→ Task instructions
Report each line of the material below where the word "Writable" can be found.

*** Available records ***

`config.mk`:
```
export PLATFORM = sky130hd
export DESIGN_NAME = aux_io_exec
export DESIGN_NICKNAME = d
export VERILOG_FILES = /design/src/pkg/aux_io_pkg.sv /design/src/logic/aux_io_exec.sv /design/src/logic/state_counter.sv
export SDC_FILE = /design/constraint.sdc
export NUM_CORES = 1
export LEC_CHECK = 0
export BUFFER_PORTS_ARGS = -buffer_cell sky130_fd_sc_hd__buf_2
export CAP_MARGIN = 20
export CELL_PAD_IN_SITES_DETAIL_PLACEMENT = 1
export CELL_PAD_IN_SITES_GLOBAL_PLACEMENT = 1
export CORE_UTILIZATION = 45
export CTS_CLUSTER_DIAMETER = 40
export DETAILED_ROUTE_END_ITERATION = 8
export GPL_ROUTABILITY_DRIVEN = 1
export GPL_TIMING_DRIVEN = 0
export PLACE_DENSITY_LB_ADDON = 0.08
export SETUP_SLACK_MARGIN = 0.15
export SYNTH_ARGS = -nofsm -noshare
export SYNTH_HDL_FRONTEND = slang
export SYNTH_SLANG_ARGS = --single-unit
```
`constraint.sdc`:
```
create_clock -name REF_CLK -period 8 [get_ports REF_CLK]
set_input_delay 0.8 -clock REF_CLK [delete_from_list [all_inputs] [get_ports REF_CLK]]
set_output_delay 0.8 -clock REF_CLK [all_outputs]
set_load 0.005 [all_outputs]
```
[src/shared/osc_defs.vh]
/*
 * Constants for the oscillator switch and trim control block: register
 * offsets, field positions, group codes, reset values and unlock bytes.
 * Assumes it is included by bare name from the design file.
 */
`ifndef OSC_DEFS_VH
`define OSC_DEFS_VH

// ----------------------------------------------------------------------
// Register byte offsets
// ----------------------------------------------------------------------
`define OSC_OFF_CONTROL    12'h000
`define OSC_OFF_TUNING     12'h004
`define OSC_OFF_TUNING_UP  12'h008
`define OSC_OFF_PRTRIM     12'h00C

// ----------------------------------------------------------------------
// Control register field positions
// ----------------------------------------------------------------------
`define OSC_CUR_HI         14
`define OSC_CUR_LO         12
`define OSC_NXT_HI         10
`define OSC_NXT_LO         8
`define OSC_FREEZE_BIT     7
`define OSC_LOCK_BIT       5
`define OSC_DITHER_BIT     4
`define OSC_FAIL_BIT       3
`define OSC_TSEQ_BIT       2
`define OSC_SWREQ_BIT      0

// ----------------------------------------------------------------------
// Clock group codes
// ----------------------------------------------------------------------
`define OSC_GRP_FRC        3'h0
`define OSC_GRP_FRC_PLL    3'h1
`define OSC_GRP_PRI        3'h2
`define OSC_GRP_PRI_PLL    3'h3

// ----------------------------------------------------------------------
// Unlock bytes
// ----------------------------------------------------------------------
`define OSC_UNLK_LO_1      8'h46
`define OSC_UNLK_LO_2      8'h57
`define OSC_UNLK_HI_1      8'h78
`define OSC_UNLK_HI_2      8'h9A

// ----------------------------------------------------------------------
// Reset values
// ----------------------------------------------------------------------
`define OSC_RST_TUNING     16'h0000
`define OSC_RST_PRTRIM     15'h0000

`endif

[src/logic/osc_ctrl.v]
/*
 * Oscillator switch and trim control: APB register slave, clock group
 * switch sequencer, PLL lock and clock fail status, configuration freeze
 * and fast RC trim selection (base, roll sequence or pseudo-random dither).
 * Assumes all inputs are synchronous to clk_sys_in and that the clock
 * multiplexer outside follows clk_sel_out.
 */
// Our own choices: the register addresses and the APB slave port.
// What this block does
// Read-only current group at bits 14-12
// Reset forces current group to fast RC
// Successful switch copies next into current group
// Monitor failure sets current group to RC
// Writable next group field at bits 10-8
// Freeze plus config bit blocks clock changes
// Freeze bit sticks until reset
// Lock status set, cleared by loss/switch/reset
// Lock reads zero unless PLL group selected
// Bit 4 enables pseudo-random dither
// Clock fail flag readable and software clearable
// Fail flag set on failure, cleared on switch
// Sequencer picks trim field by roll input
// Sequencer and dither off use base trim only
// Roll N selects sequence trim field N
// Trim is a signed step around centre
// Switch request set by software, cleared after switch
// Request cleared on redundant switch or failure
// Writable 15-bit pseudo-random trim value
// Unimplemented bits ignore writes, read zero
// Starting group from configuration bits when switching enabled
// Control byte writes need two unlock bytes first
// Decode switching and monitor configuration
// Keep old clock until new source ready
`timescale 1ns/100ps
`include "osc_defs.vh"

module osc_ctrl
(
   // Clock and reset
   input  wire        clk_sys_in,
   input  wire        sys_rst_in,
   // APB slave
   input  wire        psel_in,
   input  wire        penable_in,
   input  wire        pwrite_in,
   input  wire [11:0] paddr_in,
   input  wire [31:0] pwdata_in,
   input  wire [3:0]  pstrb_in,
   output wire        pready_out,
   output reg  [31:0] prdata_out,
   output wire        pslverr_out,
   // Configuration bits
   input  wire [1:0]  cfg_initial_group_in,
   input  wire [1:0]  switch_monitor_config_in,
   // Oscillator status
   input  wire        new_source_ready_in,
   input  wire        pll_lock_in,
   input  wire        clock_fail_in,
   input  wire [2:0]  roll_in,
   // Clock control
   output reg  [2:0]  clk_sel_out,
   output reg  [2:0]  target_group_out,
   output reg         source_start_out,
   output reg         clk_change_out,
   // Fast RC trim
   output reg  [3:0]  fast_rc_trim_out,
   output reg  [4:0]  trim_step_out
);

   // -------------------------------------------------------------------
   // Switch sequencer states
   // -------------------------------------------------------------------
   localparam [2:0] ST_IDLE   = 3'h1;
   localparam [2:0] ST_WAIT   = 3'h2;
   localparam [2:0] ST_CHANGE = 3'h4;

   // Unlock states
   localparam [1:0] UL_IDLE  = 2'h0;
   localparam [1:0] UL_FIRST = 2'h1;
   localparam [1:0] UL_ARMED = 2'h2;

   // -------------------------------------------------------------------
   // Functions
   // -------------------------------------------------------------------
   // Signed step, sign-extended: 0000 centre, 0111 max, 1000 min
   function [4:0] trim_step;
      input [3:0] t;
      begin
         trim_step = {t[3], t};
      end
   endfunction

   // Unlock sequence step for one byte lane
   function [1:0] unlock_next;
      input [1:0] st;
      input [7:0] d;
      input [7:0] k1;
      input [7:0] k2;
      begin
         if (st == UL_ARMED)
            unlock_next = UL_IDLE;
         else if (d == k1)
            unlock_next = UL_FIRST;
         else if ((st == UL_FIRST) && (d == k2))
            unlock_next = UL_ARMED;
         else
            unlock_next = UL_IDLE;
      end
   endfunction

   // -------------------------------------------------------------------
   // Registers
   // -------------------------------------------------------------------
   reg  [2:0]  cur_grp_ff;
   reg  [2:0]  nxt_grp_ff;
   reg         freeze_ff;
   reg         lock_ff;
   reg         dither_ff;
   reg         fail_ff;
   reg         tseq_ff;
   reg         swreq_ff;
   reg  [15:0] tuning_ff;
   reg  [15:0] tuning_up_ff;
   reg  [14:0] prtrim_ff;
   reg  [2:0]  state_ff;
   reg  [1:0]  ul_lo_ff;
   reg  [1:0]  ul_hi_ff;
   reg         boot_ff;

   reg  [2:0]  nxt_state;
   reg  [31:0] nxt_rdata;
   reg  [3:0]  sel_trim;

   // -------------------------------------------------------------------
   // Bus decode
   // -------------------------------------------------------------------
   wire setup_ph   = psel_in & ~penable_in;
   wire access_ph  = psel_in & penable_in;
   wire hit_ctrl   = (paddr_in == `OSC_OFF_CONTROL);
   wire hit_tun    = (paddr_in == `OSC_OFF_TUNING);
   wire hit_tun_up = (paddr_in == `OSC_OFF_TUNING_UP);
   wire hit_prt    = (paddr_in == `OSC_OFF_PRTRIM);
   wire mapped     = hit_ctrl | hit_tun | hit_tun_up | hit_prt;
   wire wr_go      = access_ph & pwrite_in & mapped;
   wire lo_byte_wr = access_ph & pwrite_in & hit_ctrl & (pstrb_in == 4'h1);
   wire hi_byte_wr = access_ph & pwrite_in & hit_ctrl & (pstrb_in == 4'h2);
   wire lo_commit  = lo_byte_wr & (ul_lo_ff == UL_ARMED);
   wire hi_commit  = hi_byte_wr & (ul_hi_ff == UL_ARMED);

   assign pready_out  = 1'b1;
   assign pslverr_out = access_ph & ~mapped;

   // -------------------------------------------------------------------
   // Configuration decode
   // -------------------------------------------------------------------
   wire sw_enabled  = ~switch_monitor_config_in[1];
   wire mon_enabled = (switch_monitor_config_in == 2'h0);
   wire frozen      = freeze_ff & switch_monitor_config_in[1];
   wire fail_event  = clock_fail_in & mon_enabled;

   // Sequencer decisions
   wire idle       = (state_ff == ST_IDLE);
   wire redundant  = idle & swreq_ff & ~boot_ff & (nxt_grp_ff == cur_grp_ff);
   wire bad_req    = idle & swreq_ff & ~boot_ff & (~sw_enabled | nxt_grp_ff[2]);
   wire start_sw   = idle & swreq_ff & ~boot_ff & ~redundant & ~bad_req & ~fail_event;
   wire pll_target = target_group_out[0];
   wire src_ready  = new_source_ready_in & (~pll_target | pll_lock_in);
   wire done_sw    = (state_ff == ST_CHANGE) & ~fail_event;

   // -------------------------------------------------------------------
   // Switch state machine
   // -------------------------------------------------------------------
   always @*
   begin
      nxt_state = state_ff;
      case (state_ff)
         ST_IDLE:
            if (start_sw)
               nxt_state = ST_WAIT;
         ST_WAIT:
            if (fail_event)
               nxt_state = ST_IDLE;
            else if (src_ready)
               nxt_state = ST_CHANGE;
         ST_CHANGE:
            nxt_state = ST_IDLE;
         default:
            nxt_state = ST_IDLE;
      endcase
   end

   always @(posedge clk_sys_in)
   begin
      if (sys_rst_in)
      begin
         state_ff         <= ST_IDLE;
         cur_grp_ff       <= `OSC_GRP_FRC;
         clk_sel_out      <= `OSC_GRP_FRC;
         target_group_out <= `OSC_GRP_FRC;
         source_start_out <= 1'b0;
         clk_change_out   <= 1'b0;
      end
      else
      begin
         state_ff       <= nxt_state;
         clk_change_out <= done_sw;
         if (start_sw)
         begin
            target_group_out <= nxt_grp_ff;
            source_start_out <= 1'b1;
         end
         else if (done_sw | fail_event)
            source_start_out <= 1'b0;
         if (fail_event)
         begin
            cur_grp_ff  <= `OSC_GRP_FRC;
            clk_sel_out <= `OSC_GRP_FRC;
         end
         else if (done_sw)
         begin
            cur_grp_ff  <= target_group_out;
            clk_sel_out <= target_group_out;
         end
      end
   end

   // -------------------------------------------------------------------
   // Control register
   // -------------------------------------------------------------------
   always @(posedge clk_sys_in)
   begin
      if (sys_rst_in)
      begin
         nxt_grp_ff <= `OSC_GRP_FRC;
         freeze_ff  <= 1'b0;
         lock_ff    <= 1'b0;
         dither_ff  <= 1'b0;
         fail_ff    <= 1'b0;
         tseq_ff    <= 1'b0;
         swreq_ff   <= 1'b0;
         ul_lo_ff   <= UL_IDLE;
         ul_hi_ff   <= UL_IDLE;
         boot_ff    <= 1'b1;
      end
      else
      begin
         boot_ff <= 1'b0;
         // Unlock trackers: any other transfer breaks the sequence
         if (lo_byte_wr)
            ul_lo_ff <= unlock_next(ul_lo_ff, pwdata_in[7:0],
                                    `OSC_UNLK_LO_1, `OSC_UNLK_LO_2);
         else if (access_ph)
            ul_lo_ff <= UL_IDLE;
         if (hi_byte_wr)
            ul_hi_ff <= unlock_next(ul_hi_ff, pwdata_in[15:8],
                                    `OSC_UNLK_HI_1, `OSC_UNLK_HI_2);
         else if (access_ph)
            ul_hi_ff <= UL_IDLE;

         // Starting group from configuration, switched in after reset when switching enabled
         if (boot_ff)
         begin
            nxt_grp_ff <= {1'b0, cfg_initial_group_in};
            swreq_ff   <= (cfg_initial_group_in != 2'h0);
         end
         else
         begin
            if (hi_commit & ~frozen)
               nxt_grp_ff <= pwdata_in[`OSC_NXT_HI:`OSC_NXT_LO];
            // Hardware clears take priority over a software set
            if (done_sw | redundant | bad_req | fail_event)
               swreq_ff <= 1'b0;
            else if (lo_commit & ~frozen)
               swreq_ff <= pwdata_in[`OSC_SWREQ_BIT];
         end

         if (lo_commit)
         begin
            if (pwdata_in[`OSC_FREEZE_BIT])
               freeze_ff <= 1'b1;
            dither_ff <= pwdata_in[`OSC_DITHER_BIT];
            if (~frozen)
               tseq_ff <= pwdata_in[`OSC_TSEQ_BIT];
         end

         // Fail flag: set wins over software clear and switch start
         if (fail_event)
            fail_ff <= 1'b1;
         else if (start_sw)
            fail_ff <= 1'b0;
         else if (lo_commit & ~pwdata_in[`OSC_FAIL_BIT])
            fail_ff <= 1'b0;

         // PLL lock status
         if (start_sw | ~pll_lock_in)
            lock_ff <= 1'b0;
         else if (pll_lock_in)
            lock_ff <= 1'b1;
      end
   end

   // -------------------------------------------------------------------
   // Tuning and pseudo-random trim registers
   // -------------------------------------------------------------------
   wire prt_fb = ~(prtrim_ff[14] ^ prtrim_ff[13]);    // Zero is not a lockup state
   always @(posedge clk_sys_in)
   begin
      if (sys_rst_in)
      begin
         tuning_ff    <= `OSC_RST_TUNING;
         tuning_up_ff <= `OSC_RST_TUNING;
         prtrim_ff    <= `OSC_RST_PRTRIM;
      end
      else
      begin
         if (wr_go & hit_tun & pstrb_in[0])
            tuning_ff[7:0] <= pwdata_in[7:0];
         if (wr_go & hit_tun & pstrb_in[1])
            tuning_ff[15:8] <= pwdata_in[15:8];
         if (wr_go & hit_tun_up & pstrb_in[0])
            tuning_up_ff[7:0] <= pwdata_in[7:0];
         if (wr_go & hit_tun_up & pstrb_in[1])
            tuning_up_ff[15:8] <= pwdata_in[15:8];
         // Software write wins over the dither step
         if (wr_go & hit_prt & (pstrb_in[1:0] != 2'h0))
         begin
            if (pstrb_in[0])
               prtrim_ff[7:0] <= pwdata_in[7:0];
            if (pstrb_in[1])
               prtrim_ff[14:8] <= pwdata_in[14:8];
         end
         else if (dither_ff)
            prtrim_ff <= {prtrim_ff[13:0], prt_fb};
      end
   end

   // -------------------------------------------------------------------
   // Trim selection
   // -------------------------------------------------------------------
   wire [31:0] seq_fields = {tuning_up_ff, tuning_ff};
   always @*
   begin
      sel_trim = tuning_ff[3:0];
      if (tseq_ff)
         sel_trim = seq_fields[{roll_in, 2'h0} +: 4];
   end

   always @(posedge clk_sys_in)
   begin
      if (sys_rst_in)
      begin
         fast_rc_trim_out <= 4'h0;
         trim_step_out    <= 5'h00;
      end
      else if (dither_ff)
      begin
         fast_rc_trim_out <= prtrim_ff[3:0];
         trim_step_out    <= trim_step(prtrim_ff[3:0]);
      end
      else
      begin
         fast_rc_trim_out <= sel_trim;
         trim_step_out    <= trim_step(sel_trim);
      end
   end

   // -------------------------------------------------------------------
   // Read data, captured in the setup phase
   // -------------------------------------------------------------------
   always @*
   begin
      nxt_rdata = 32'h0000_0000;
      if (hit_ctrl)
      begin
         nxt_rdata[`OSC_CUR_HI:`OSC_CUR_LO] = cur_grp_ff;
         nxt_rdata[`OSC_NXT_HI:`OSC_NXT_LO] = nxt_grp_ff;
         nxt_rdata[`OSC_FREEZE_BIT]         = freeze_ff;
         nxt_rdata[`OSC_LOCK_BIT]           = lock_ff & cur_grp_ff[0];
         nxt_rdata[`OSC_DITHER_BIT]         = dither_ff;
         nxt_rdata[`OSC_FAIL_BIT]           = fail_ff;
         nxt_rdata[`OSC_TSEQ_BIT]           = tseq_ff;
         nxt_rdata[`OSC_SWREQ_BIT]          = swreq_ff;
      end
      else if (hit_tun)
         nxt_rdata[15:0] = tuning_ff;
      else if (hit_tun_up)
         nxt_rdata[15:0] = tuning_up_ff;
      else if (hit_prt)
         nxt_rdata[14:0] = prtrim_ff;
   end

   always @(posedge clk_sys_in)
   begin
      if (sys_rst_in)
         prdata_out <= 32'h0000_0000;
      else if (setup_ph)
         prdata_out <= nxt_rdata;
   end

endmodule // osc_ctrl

***

→ Expected answer
// Writable next group field at bits 10-8
// Writable 15-bit pseudo-random trim value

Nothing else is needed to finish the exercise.